After cranking out "Closer Look at this player's Minor League Career" articles all season, I wanted to push pause and look at some data as a whole. Given that some players blew threw the minors while others needed extra seasoning, I wanted to examine each hitter I've looked at so far and chart out some averages. This will also allow you to catch up on any players you might have missed. Here's a list of Cubs homegrown hitting on the MLB roster.

  • Victor Caratini: 7 Minor League Seasons, 510 Games, started at age 19, some seasoning required.

  • Ian Happ: 4 Minor League Seasons, 326 Minor League Games, started at age 20 after 163 college games, and a half season of going back down.

  • Nico Hoerner: 2 Minor League Seasons, 89 Games, started at age 21 after 168 college games.

  • Javy Baez: 7 Minor League Seasons, 397 Games, started at age 18, and had to go back to the minors for more seasoning.

  • Anthony Rizzo: 6 Minor League Seasons, 445 Games, started at age 17, and had to go back after a rough first half season with the Padres.

  • Willson Contreras: 9 Minor League Seasons, 520 Games, started at age 17

  • Kris Bryant: 4 Minor League Seasons, 187 Games, started at age 21 after 62 college games.

  • Kyle Schwarber: 3 Minor League Seasons, 158 games, started at age 21 after 120 college games. Some minor seasoning needed in 2017.

  • David Bote: 8 Minor League Seasons, 611 games, started at age 19.
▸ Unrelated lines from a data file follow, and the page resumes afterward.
$ cat src/rtl/pxor_pkg.sv
package pxor_pkg;
  localparam int WORD_W = 32;
  localparam int BYTE_W = 8;
  localparam int WORD_BYTES = WORD_W / BYTE_W;
  typedef logic [WORD_W-1:0] key_word_t;
endpackage

$ cat src/rtl/pxor_key_ctrl.sv
module pxor_key_ctrl
  import pxor_pkg::*;
(
  input  logic      clk,
  input  logic      rst_n,
  input  logic      wr_en,
  input  key_word_t wr_key,
  input  logic      beat_acc,
  input  logic      beat_last,
  output key_word_t key_active
);
  key_word_t pend_key_q, pend_key_d;
  key_word_t act_key_q, act_key_d;
  logic      pend_q, pend_d;
  logic      in_pkt_q, in_pkt_d;
  logic      swap;

  // swap only between packets: on the closing beat or in an idle gap
  always_comb begin
    swap       = pend_q & ((beat_acc & beat_last) | (~in_pkt_q & ~beat_acc));
    pend_key_d = wr_en ? wr_key : pend_key_q;
    pend_d     = wr_en | (pend_q & ~swap);
    act_key_d  = swap ? pend_key_q : act_key_q;
    in_pkt_d   = beat_acc ? ~beat_last : in_pkt_q;
  end

  always_ff @(posedge clk or negedge rst_n) begin
    if (!rst_n) begin
      pend_key_q <= '0;
      act_key_q  <= '0;
      pend_q     <= 1'b0;
      in_pkt_q   <= 1'b0;
    end else begin
      pend_key_q <= pend_key_d;
      act_key_q  <= act_key_d;
      pend_q     <= pend_d;
      in_pkt_q   <= in_pkt_d;
    end
  end

  assign key_active = act_key_q;
endmodule

$ cat src/rtl/pxor_hdr_track.sv
module pxor_hdr_track #(
  parameter int HDR_WORDS = 4
) (
  input  logic clk,
  input  logic rst_n,
  input  logic beat_acc,
  input  logic beat_last,
  output logic in_payload
);
  localparam int CW = $clog2(HDR_WORDS + 2);
  localparam logic [CW-1:0] LIMIT = CW'(HDR_WORDS);

  logic [CW-1:0] idx_q, idx_d;

  // beat index saturates once the header has been passed
  always_comb begin
    idx_d = idx_q;
    if (beat_acc) begin
      if (beat_last)           idx_d = '0;
      else if (idx_q != LIMIT) idx_d = idx_q + 1'b1;
    end
  end

  always_ff @(posedge clk or negedge rst_n) begin
    if (!rst_n) idx_q <= '0;
    else        idx_q <= idx_d;
  end

  assign in_payload = (idx_q == LIMIT);
endmodule

$ cat src/rtl/pxor_lanes.sv
module pxor_lanes
  import pxor_pkg::*;
#(
  parameter int DATA_W = 32
) (
  input  logic [DATA_W-1:0]   din,
  input  logic [DATA_W/8-1:0] keep,
  input  key_word_t           key,
  input  logic                enable,
  output logic [DATA_W-1:0]   dout
);
  localparam int NBYTES = DATA_W / BYTE_W;

  for (genvar b = 0; b < NBYTES; b++) begin : g_byte
    localparam int KOFF = (b % WORD_BYTES) * BYTE_W;
    assign dout[b*BYTE_W +: BYTE_W] = din[b*BYTE_W +: BYTE_W] ^
      ((enable & keep[b]) ? key[KOFF +: BYTE_W] : {BYTE_W{1'b0}});
  end
endmodule

$ cat src/rtl/pxor_stage.sv
module pxor_stage
  import pxor_pkg::*;
#(
  parameter int DATA_W    = 32,
  parameter int USER_W    = 8,
  parameter int HDR_WORDS = 4
) (
  input  logic                clk,
  input  logic                rst_n,
  input  logic                key_wr_en,
  input  logic [WORD_W-1:0]   key_wr_data,
  input  logic [DATA_W-1:0]   s_tdata,
  input  logic [DATA_W/8-1:0] s_tkeep,
  input  logic [USER_W-1:0]   s_tuser,
  input  logic                s_tlast,
  input  logic                s_tvalid,
  output logic                s_tready,
  output logic [DATA_W-1:0]   m_tdata,
  output logic [DATA_W/8-1:0] m_tkeep,
  output logic [USER_W-1:0]   m_tuser,
  output logic                m_tlast,
  output logic                m_tvalid,
  input  logic                m_tready
);
  localparam int KEEP_W = DATA_W / BYTE_W;

  logic              acc;
  logic              in_payload;
  key_word_t         key_now;
  logic [DATA_W-1:0] xdata;

  logic              vld_q, vld_d;
  logic              last_q, last_d;
  logic [DATA_W-1:0] dat_q, dat_d;
  logic [KEEP_W-1:0] keep_q, keep_d;
  logic [USER_W-1:0] user_q, user_d;

  assign s_tready = ~vld_q | m_tready;
  assign acc      = s_tvalid & s_tready;

  pxor_key_ctrl u_key (
    .clk        (clk),
    .rst_n      (rst_n),
    .wr_en      (key_wr_en),
    .wr_key     (key_wr_data),
    .beat_acc   (acc),
    .beat_last  (s_tlast),
    .key_active (key_now)
  );

  pxor_hdr_track #(.HDR_WORDS(HDR_WORDS)) u_hdr (
    .clk        (clk),
    .rst_n      (rst_n),
    .beat_acc   (acc),
    .beat_last  (s_tlast),
    .in_payload (in_payload)
  );

  pxor_lanes #(.DATA_W(DATA_W)) u_lanes (
    .din    (s_tdata),
    .keep   (s_tkeep),
    .key    (key_now),
    .enable (in_payload),
    .dout   (xdata)
  );

  // output register: load enable is the input handshake
  always_comb begin
    vld_d  = s_tready ? s_tvalid : vld_q;
    dat_d  = acc ? xdata   : dat_q;
    keep_d = acc ? s_tkeep : keep_q;
    user_d = acc ? s_tuser : user_q;
    last_d = acc ? s_tlast : last_q;
  end

  always_ff @(posedge clk or negedge rst_n) begin
    if (!rst_n) begin
      vld_q  <= 1'b0;
      dat_q  <= '0;
      keep_q <= '0;
      user_q <= '0;
      last_q <= 1'b0;
    end else begin
      vld_q  <= vld_d;
      dat_q  <= dat_d;
      keep_q <= keep_d;
      user_q <= user_d;
      last_q <= last_d;
    end
  end

  assign m_tvalid = vld_q;
  assign m_tdata  = dat_q;
  assign m_tkeep  = keep_q;
  assign m_tuser  = user_q;
  assign m_tlast  = last_q;
endmodule

$ cat config.mk
export PLATFORM = sky130hd
export DESIGN_NAME = pxor_stage
export DESIGN_NICKNAME = d
export VERILOG_FILES = /design/src/rtl/pxor_pkg.sv /design/src/rtl/pxor_key_ctrl.sv /design/src/rtl/pxor_hdr_track.sv /design/src/rtl/pxor_lanes.sv /design/src/rtl/pxor_stage.sv
export SDC_FILE = /design/constraint.sdc
export NUM_CORES = 1
export LEC_CHECK = 0
export ABC_AREA = 1
export BUFFER_PORTS_ARGS = -buffer_cell sky130_fd_sc_hd__buf_2
export CORE_AREA = 3 3 106 108
export DETAILED_ROUTE_END_ITERATION = 7
export DIE_AREA = 0 0 109 111
export GPL_ROUTABILITY_DRIVEN = 0
export PLACE_DENSITY = 0.85
export SYNTH_ARGS = -nofsm -noshare
export SYNTH_HDL_FRONTEND = slang
export SYNTH_HIERARCHICAL = 1
export SYNTH_SLANG_ARGS = --single-unit
$ cat constraint.sdc
create_clock -name clk -period 2.1 [get_ports clk]
set_input_delay 0 -clock clk [delete_from_list [all_inputs] [get_ports clk]]
set_output_delay 0 -clock clk [all_outputs]
set_load 0.05 [all_outputs]
==> summary.txt <==
STATUS
---------------------------------------------------------------------------
Run status                                                     finished, final reports clean

SETUP PATH
---------------------------------------------------------------------------
Startpoint of the worst-slack reg-to-reg timing path           u_hdr/idx_q[0]$_DFFE_PN0P_
Critical path fanouts, max                                               12
Critical path required time                                         2.50 ns
Setup Crit Path Kind                                           flop to flop
Critical path startpoint category                                      flop
Crit path capture type                                                 flop
Data arrival at the endpoint of the critical path                   2.43 ns
Source of the critical timing path                             u_hdr/idx_q[0]$_DFFE_PN0P_

ROUTING
---------------------------------------------------------------------------
Antenna-violating nets left                                               0
Overall via count from detail_route                                    5845
Number of iterations in the first detailed-routing pass                   5
Detailed Route WL                                                  17000 um
# DRC                                                                     0
Average wire per standard cell                                      16.0 um
Detailed Route Iter0 Violations                                         577
Vias/cell                                                              5.49

CLOCKING
---------------------------------------------------------------------------
Reg clk slew, reported paths                                        0.06 ns
Clock Latency Late Sink                                             0.51 ns
CTS tree                                                                yes
Clock Tree Root                                                sky130_fd_sc_hd__clkbuf_8
Maximum buffer depth of the clock tree                                    2
Number of H-tree branching levels                                         4
Number of clock sinks                                                   115
Number of buffers inserted during clock tree synthesis                   17

GLOBAL ROUTING
---------------------------------------------------------------------------
Overflow after GRT                                                        0
GRT Util Overall                                                      28.0%
Via count of the first global-routing pass                             5614
Global-route wire length before repair                             26900 um
Antenna violations before repair                                          1
Maximum number of pins on one net before global-route repair             61

TIMING
---------------------------------------------------------------------------
Final period util                                                     96.9%
Clock skew after layout                                           0.0109 ns
Highest clock frequency the design can meet                         491 MHz
Clock period minus worst slack                                      2.03 ns
Worst Setup Slack, final                                          0.0652 ns
Final max-slew violation count                                            0
Number of failing setup endpoints in the final timing report              0
Final hold viol count                                                     0
Worst slew slack as a fraction of its limit                           33.1%
Pin slew with the least headroom to its limit                       1.00 ns

SYNTH
---------------------------------------------------------------------------
Dominant cell type by area after synthesis                     sky130_fd_sc_hd__dfrtp_1
Top area cells in the synthesized netlist                      sky130_fd_sc_hd__dfrtp_1 (52%), sky130_fd_sc_hd__nand2_1 (22%), sky130_fd_sc_hd__nand3_1 (9.9%)
Per-instance average area after synthesis                         8.01 um^2
Syn_nets                                                                772
Number of distinct library cells after synthesis                         16
Cell area after technology mapping                             0.00551 mm^2
Number of flip-flops and latches in the synthesized netlist             115
Area share of the largest cell type after synthesis                   52.2%
Sequential fraction of the synthesis area                             52.2%
Count of warnings emitted by yosys                                        6
Cell count after synthesis                                              688

FLOORPLANNING
---------------------------------------------------------------------------
Number of rows in the core area                                          37
Die Width                                                            109 um
Y dimension of the die                                               111 um
Placeable Area                                                  0.0103 mm^2
Total die area                                                  0.0121 mm^2
Initial Util                                                          53.4%
Boundary Pins                                                           129

FINAL LAYOUT
---------------------------------------------------------------------------
Fraction of final layout cells sized beyond drive strength 1          19.9%
Number of nets in the layout                                            997
Summed area of non-filler cells in the final layout            0.00785 mm^2
P&R area growth vs syn                                                42.5%

MIN PATH
---------------------------------------------------------------------------
Startpoint of the worst hold path                                 key_wr_en
Worst hold-check path type                                     input port to flop

PLACEMENT
---------------------------------------------------------------------------
Placed standard-cell area                                      0.00602 mm^2
Number of port buffers                                                  128
Minimum setup slack after placement                                0.329 ns
HPWL after detailed placement                                       8590 um

POWER AND IR DROP
---------------------------------------------------------------------------
Highest ir drop seen on vdd                                        0.487 mV
Power consumption                                                   7530 uW
Power density relative to cell area                             959 mW/mm^2
Leakage                                                          0.00427 uW

FLOW RUN
---------------------------------------------------------------------------
Maxcap violations                                                         0

[critical path: stages (launching register included)]
cell and delay, ns:
sky130_fd_sc_hd__dfrtp_1 0.41, sky130_fd_sc_hd__inv_2 0.08, sky130_fd_sc_hd__ha_2 0.19, sky130_fd_sc_hd__nand2_4 0.08, sky130_fd_sc_hd__inv_4 0.07, sky130_fd_sc_hd__buf_12 0.12
sky130_fd_sc_hd__nand3_1 0.13, sky130_fd_sc_hd__nand2_1 0.09, sky130_fd_sc_hd__nand2_1 0.06, sky130_fd_sc_hd__dlygate4sd3_1 0.55, sky130_fd_sc_hd__nand3_1 0.08, sky130_fd_sc_hd__nand2_1 0.05
[metrics by stage]
step	util, %	cells	hold slack [ns]	TNS, ns
after floorplan	-	688	-0.296	0
after global placement	58.3	916	-0.0268	0
after detailed placement	58.3	916	-0.0231	0
after CTS	75.3	1059	0.000654	0
after global routing	76.0	1063	0.0321	-0.0285
final	76.1	1064	0.0267	0
[report_power, final]
part           total [uW]  internal [uW]  switching, uW  leakage, uW
Clock                3040           1970           1070     0.000302
Sequential           2840           2560            282      0.00143
Combinational        1640            524           1120      0.00254
Total                7530           5060           2470      0.00427
[Yosys cell counts, drive strengths merged]
library cell	instances
buf	41
clkbuf	5
dfrtp	115
ha	2
inv	44
nand2	331
nand3	110
nand4	34
nor2	3
o21ai	3
[layer usage]
| layer | vias up | GRT usage, % | routed length (um) |
|---|---|---|---|
| met4 | 0 | 17.3 | 914 |
| met3 | 104 | 5.77 | 1530 |
| met2 | 392 | 44.1 | 7990 |
| li1 | 2655 | - | - |
| met1 | 2694 | 34.9 | 6570 |
| met5 | - | 0 | 0 |
[placed cells by master, fill, tap and decap left out, types with 2 or more instances in the layout]
cell                            synthesis  final
sky130_fd_sc_hd__clkinvlp_4             0      2
sky130_fd_sc_hd__o21ai_2                2      2
sky130_fd_sc_hd__clkbuf_8               0      2
sky130_fd_sc_hd__bufinv_16              0      4
sky130_fd_sc_hd__nor2_1                 3      3
sky130_fd_sc_hd__nand4_1               34     34
sky130_fd_sc_hd__nand2_1              328    328
sky130_fd_sc_hd__inv_1                 44     42
sky130_fd_sc_hd__nand2_2                3      2
sky130_fd_sc_hd__inv_6                  0      3
sky130_fd_sc_hd__nand3_1              109    108
sky130_fd_sc_hd__diode_2                0      2
sky130_fd_sc_hd__clkbuf_16              0     17
sky130_fd_sc_hd__buf_12                 0      3
sky130_fd_sc_hd__dfrtp_1              115    115
sky130_fd_sc_hd__buf_4                  7     11
sky130_fd_sc_hd__dlygate4sd3_1          0    110
sky130_fd_sc_hd__buf_2                 11    127
sky130_fd_sc_hd__clkinv_4               0      4
[state kept, by name (all words and copies together), names as in the netlist]
signal	flops
u_key/pend_q	1
m_tuser	8
m_tdata	32
m_tvalid	1
u_hdr/idx_q	3
u_key/key_active	32
u_key/in_pkt_q	1
m_tlast	1
m_tkeep	4
u_key/pend_key_q	32
[area by class of cell]
class / count / area [um^2]
diodes: 2 / 5.00
multi-input cells: 483 / 2100
inverters: 44 / 168
repair buffers: 252 / 1900
clock buffers: 18 / 428
clock inverters: 14 / 201
flip-flops and latches: 115 / 2880
well taps: 136 / 170
fillers: 631 / 2470
[cell families after synthesis]
logic type                 share of synthesized area [%]
DFF                                                 52.2
and+or+nand+nor                                     36.8
buffers and inverters                               10.1
AOI/OAI and AO/OA                                  0.409
adders and majority gates                          0.454
[timing repair]
| action | CTS | global route |
|---|---|---|
| setup endpoints to repair | 0 | 3 |
| hold buffers | 111 | 0 |
| endpoints found under the hold margin | 195 | 0 |
| setup buffers | 0 | 2 |
| resized for setup | 0 | 10 |
[worst paths after layout]
path	endpoint	slack [ns]	depth (start not counted)
worst max-delay path	m_tdata[28]$_DFFE_PN0P_	0.07	11
worst min-delay path	u_key/pend_key_q[6]$_DFFE_PN0P_	0.03	4
worst max register to register	m_tdata[28]$_DFFE_PN0P_	0.07	11
worst min register to register	m_tdata[10]$_DFFE_PN0P_	0.46	2
max in group asynchronous	m_tdata[13]$_DFFE_PN0P_	1.72	3
min in group asynchronous	u_key/key_active[25]$_DFFE_PN0P_	0.05	3
No activity file was read; power rests on OpenSTA's default activity.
  • Albert Almora Jr. : 6 Minor League Seasons, 418 games, started at age 18, and has had some back and forth shuttling to AAA



Kudos to the Cubs for developing so many minor league hitters. The above list is pretty solid, and you could argue that some of the Cubs's trade bait from over the years could belong up there as well (guys like Soler, Eloy Jimenez, Gleybur Torres, even Addison Russell, etc.) There's a good mix of college bats who came into the system in their early 20s, as well as a bunch of guys who started as draftees or free agents in their teens. Here's another list of observations I made after examining the list of players.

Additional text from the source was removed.